The Haralick features, which capture fine-grained textural properties, show a robust ability to use synthetic data for training. The classifier maintains high accuracy even when a significant portion of the training set is composed of synthetic samples, highlighting the value of texture-based features for data augmentation. However, completely replacing real data with synthetic samples leads to a sharp performance drop, indicating that the synthetic data, while useful for augmentation, lacks some critical textural cues present in real images. The varying performance across different GAN models (e.g., CycleGAN outperforming Drit GAN) suggests that the type of GAN used to generate synthetic data is a crucial factor in the effectiveness of the training.

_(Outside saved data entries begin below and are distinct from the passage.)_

==> /design/flow/design.v <==
    module debounce (
        input wire clk,
        input wire rst,
        input wire noisy_in,
        output reg clean_out
    );
        reg [15:0] count = 0;  
        reg stable_state = 0;  
        reg prev_noisy = 0;   
        parameter THRESHOLD = 20;  
        always @(posedge clk or posedge rst) begin
            if (rst) begin
                count <= 0;
                clean_out <= 0;
                stable_state <= 0;
                prev_noisy <= 0;
            end else begin
                if (noisy_in == prev_noisy) begin
                    count <= 0;
                end else begin
                    count <= count + 1;  
                    if (count >= THRESHOLD) begin
                        stable_state <= noisy_in;  
                        clean_out <= noisy_in;  
                        count <= 0;
                    end
                end
                prev_noisy <= noisy_in;
            end
        end
    endmodule
==> /design/flow/run.sh <==
#!/bin/bash
# OpenROAD 26Q1-2900-gdf79404cd8, Yosys 0.63+post, stock flow scripts
make -C /OpenROAD-flow-scripts/flow DESIGN_CONFIG=/design/flow/config.mk WORK_HOME=/design/flow/orfs finish
==> /design/flow/config.mk <==
export PLATFORM = sky130hd
export DESIGN_NAME = debounce
export DESIGN_NICKNAME = debounce
export VERILOG_FILES = /design/flow/design.v
export SDC_FILE = /design/flow/constraint.sdc
export NUM_CORES = 4
export LEC_CHECK = 1
export CORE_AREA = 10 10 73 73
export DIE_AREA = 0 0 83 83
==> /design/flow/constraint.sdc <==
current_design debounce

set clk_period 2.5
set clk_io_pct 0.2

create_clock -name clk0 -period $clk_period [get_ports {clk}]

set non_clock_inputs [all_inputs -no_clocks]
set_input_delay [expr $clk_period * $clk_io_pct] -clock clk0 $non_clock_inputs
set_output_delay [expr $clk_period * $clk_io_pct] -clock clk0 [all_outputs]
==> summary.txt <==
static leakage: 0.378 nW
result of the run: completed
total count of max-transition violations in the final report: 0
diode insertion count for antenna repair: 0
drt first pass iters: 4
setup slack of the critical path after layout: 930 ps
hold buffer count at cts: 0
number of distinct library cell variants in the gate-level netlist after synthesis: 16
number of instances in the synthesized netlist: 46
Seq/Total Area, Yosys: 0.678
number of max-capacitance violations reported: 0
hold_ws: 513 ps
stage delay of the slowest cell on the critical path: 470 ps
Reg2Reg Capture Point: count[2]
Reg2Reg Launch Point: count[7]
yosys stat chip area: 664 um2
worst slew pin tran: 641 ps
logic depth of the worst register-to-register path: 3
Hold Path Class: flip-flop to flip-flop
endpoint of the worst setup timing path: clean_out
count of standard-cell rows: 22
tool warnings: 27
total DRC errors in the routed layout: 0
wire length of the first global-routing pass: 1520 um
area grow syn2layout: 27.5%
Final Skew: 2.19 ps
unrepaired setup endpoints after global routing: no
relative slew slack: 0.572
cell-by-cell trace of the critical path: clkdlybuf4s50_1
core region area: 0.00374 mm2
number of cells on the critical path: 1
post-synthesis area per instance: 14.4 um2
combined buffer and inverter count along the critical path: 1
GRT overflow: 0
Peak VDD IR: 321 uV
Total Wirelength: 852 um
First DRT Iteration DRCs: 23
Filler Cells Inserted: 404
die outline area: 0.00689 mm2
number of setup buffers added after CTS: 0
CTS Root Cell: sky130_fd_sc_hd__clkbuf_8
Clk Latency, worst-skew pair: 250 ps
worst setup slack after placement: 949 ps
Die Height: 83 um
achievable frequency: 637 MHz
via count of the first global-routing pass: 358
count of vias placed by the detailed router: 349
crit path launch: clean_out
mapped cell area: 664 um2
Inserted Clock Buffers: 3
Port Buf Inserts: 3
TritonCTS Sinks: 18
number of primary I/O pins: 4
register-to-register setup slack: 1230 ps
startpoint type of the worst setup path: flip-flop
clock tree from TritonCTS: done
total negative slack: 0 ps
# Cells Yosys: 46
required time of the worst setup path: 2000 ps
crit path DAT: 1070 ps
weighted congestion reported at the end of routability-driven placement: 0.704
Setup crit end kind: primary output
maximum fanout encountered on the critical timing path: 3
ratio of final minimum period to clock period: 0.628
Setup Crit Path Kind: flip-flop to primary output
routed len/inst: 7.68 um
Largest delay share family, worst path: buffers and inverters
number of antenna violations at the first check in global routing: 0
warnings from Yosys: 1
CTS H-tree lvls: 1
via count normalized by instance count: 3.14
Clk pin slew, worst setup/hold paths: 60 ps
floorplan utilization: 0.177
power density over the cells: 663 mW/mm2
die extent in x: 83 um
flip-flop and latch count after synthesis: 18
Setup Viol. Count Final: 0
post-cts resize count: 0
final hold violation count: 0
Overall Power: 0.562 mW
number of nets with antenna violations after detailed routing: 0
share of cells above drive strength 1: 0.111
HPWL after DPL: 628 um
number of buffers on the longest clock path: 2
total track usage: 0.0263
master of the slowest instance on the critical path: sky130_fd_sc_hd__clkdlybuf4s50_1
maximum number of pins on one net before global-route repair: 19
final design utilization: 0.226
crit path time final: 1570 ps
[cell usage after synthesis]
library cell | count | share of area
sky130_fd_sc_hd__dfrtp_1 | 18 | 0.68
sky130_fd_sc_hd__inv_1 | 5 | 0.028
sky130_fd_sc_hd__nor3_1 | 5 | 0.038
sky130_fd_sc_hd__ha_1 | 2 | 0.038
sky130_fd_sc_hd__nand3_1 | 2 | 0.015
sky130_fd_sc_hd__nor4_4 | 2 | 0.064
sky130_fd_sc_hd__xnor2_1 | 2 | 0.026
sky130_fd_sc_hd__xor2_1 | 2 | 0.026
sky130_fd_sc_hd__a41o_1 | 1 | 0.015
sky130_fd_sc_hd__conb_1 | 1 | 0.0056
sky130_fd_sc_hd__nand2b_1 | 1 | 0.0094
sky130_fd_sc_hd__nand4_2 | 1 | 0.019
sky130_fd_sc_hd__nor3b_1 | 1 | 0.011
sky130_fd_sc_hd__o211ai_1 | 1 | 0.011
sky130_fd_sc_hd__o21ai_0 | 1 | 0.0075
sky130_fd_sc_hd__o21ai_1 | 1 | 0.0075
[through the flow]
step                      instance area (um2)  instances
after floorplan                           702         56
after global placement                    792        107
after detailed placement                  792        107
after CTS                                 847        111
after global routing                      847        111
final                                     847        111
[kinds of logic (layout without fill, tap and decap cells)]
family	count (synthesis)	in the layout	share of synthesized area
xor+xnor	4	4	0.0527
compound gates	4	4	0.0414
other cells	1	11	0.00564
simple gates	12	12	0.156
fa+ha+maj	2	2	0.0377
flops	18	18	0.678
buf+inv	5	12	0.0283
[routing by layer]
metal  share of wire  global-route usage
met5               0                   0
met2            0.48              0.0426
met4               0             0.00154
met1            0.44              0.0305
met3           0.080              0.0157
[how the worst min path moves through the flow]
stage                 slack, ps      from  cells past startpoint       end
after CTS                   520  count[0]                      1  count[0]
after global routing        530  count[0]                      1  count[0]
final                       510  count[0]                      1  count[0]
[layout by cell type (no fill, tap or decap)]
cell type / count
sky130_fd_sc_hd__dfrtp_1: 18
sky130_fd_sc_hd__nor3b_1: 1
sky130_fd_sc_hd__o211ai_1: 1
sky130_fd_sc_hd__nor3_1: 5
sky130_fd_sc_hd__xor2_1: 2
sky130_fd_sc_hd__xnor2_1: 2
sky130_fd_sc_hd__clkdlybuf4s50_1: 3
sky130_fd_sc_hd__inv_1: 5
sky130_fd_sc_hd__nor4_4: 2
sky130_fd_sc_hd__conb_1: 11
sky130_fd_sc_hd__nand4_2: 1
sky130_fd_sc_hd__nand2b_1: 1
sky130_fd_sc_hd__o21ai_0: 1
sky130_fd_sc_hd__clkbuf_8: 4
sky130_fd_sc_hd__ha_1: 2
sky130_fd_sc_hd__nand3_1: 2
sky130_fd_sc_hd__a41o_1: 1
sky130_fd_sc_hd__o21ai_1: 1
[state kept, by name (all words and copies together) (netlist names)]
register	cells
count	16
prev_noisy	1
clean_out	1
[report_power, final]
group	internal [mW]	switching (mW)
combinational	0.0111	0.0135
sequential	0.303	0.00759
clock	0.140	0.0866
[area by class of cell]
| cell class | instances | area (um2) | share of cell area |
|---|---|---|---|
| Inverter | 5 | 18.8 | 0.0222 |
| Tap cell | 48 | 60.1 | 0.0709 |
| Sequential cell | 18 | 450 | 0.532 |
| Clock buffer | 4 | 55.1 | 0.0650 |
| Timing Repair Buffer | 3 | 30.0 | 0.0355 |
| Multi-Input combinational cell | 33 | 233 | 0.275 |
Power is estimated from default activity; no workload was simulated.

Conversely, the Fourier features, which capture frequency and periodic patterns, prove less suitable for this task. The classifier's performance degrades when trained exclusively on synthetic data, as it seems to learn and respond to the "GAN fingerprint" (a form of periodic noise) rather than the visual likeness of the synthetic and real samples. This is evidenced by the better performance of the low-frequency features, which are less likely to contain these high-frequency GAN artifacts. This stark contrast underscores a critical finding: not all synthetic data is created equal, and its usefulness for training is heavily dependent on the chosen feature representation and the specific characteristics of the noise it contains.

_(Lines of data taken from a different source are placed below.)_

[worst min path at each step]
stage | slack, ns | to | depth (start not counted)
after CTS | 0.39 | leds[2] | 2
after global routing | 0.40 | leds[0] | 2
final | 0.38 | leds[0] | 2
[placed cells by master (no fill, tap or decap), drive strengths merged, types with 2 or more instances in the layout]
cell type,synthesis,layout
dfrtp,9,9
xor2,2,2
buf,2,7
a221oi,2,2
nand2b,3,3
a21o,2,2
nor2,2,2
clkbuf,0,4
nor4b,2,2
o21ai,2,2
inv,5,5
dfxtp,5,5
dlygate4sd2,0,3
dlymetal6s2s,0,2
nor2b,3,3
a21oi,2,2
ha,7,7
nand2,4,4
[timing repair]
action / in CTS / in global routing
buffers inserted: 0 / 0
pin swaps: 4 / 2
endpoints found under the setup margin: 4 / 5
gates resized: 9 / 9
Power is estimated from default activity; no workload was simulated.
File: ./constraint.sdc
current_design filter

set clk_period 7.1
set clk_io_pct 0.2

create_clock -name clk0 -period $clk_period [get_ports {clk}]

set non_clock_inputs [all_inputs -no_clocks]
set_input_delay [expr $clk_period * $clk_io_pct] -clock clk0 $non_clock_inputs
set_output_delay [expr $clk_period * $clk_io_pct] -clock clk0 [all_outputs]
File: ./config.mk
export PLATFORM = sky130hd
export DESIGN_NAME = filter
export DESIGN_NICKNAME = filter
export VERILOG_FILES = /design/flow/design.v
export SDC_FILE = /design/flow/constraint.sdc
export NUM_CORES = 4
export LEC_CHECK = 1
export CORE_UTILIZATION = 40
export SYNTH_HDL_FRONTEND = slang
File: ./design.v
`timescale 1ns / 1ps
module dff (
input logic clk, reset, 
input logic [15:0] inData,
output logic [15:0] outData
);
always_ff @(posedge clk)
begin
    if(reset)
        outData <= 0;
    else
        outData <= inData;
end
endmodule
`timescale 1ns / 1ps
(* use_dsp = "yes" *)
module filter (
input logic clk, enable,
input logic signed [15:0] inData,
output logic signed [15:0] outData
);
logic signed [15:0] b [0:31];
assign b = {16'h0063, 16'h008a, 16'h00da, 16'h0162, 16'h022c, 16'h033f, 16'h0499, 16'h0633, 
            16'h07ff, 16'h09e8, 16'h0bd4, 16'h0da9, 16'h0f4b, 16'h109e, 16'h118e, 16'h120a, 
            16'h120a, 16'h118e, 16'h109e, 16'h0f4b, 16'h0da9, 16'h0bd4, 16'h09e8, 16'h07ff, 
            16'h0633, 16'h0499, 16'h033f, 16'h022c, 16'h0162, 16'h00da, 16'h008a, 16'h0063};
logic signed [15:0] x [0:31];
logic signed [31:0] mul [0:31];
logic signed [32:0] sumInt1 [0:7];
logic signed [33:0] sumInt2 [0:1];
logic signed [34:0] sum;
genvar i;
dff DFF(clk, enable, inData, x[0]);
generate
    for (i=1; i<32; i++) 
        begin: FlipFlop_Block
            dff DFF(clk, enable, x[i-1], x[i]);
        end
endgenerate
always @(posedge clk)
begin
    for(int i=0;i<32;i++)
        mul[i] <= x[i]*b[i];
end
always @(posedge clk)
begin
    sumInt1[0] <= mul[0]+mul[1]+mul[2]+mul[3];
    sumInt1[1] <= mul[4]+mul[5]+mul[6]+mul[7];
    sumInt1[2] <= mul[8]+mul[9]+mul[10]+mul[11];
    sumInt1[3] <= mul[12]+mul[13]+mul[14]+mul[15];
    sumInt1[4] <= mul[16]+mul[17]+mul[18]+mul[19];
    sumInt1[5] <= mul[20]+mul[21]+mul[22]+mul[23];
    sumInt1[6] <= mul[24]+mul[25]+mul[26]+mul[27];
    sumInt1[7] <= mul[28]+mul[29]+mul[30]+mul[31];
end
always @(posedge clk)
begin
    sumInt2[0] <= sumInt1[0]+sumInt1[1]+sumInt1[2]+sumInt1[3];
    sumInt2[1] <= sumInt1[4]+sumInt1[5]+sumInt1[6]+sumInt1[7];
end
always @(posedge clk)
begin
    sum <= sumInt2[0]+sumInt2[1];
end
assign outData = sum[18:3];
endmodule
File: ./run.sh
#!/bin/bash
# OpenROAD 26Q1-2900-gdf79404cd8, Yosys 0.63+post, stock flow scripts
make -C /OpenROAD-flow-scripts/flow DESIGN_CONFIG=/design/flow/config.mk WORK_HOME=/design/flow/orfs finish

In summary, Haralick features showed to be a more effective choice for leveraging synthetic data to augment training sets. They capture textural information that is more consistent across real and synthetic domains, making the classifier more robust. Fourier features, while useful, appear to be overly sensitive to the embedded artifacts of the GAN model itself, limiting their utility for this specific application.
Clone the repository:
Bash
git clone https://github.com/njPlanck/Presentation-Attack-Detection-System.git
Bash
python scripts/extract_features_fft.py
python scripts/extract_features_glcm.py This will generate CSV files in the output_csvs/ directory.
Note: The classifier.py script expects a single CSV file as input. You may need to modify the script to load either fft_features_all.csv or glcm_features_all.csv or a combined feature set.
Bash
python scripts/classifier.py The script will output the performance metrics for each cross-validation step to the console.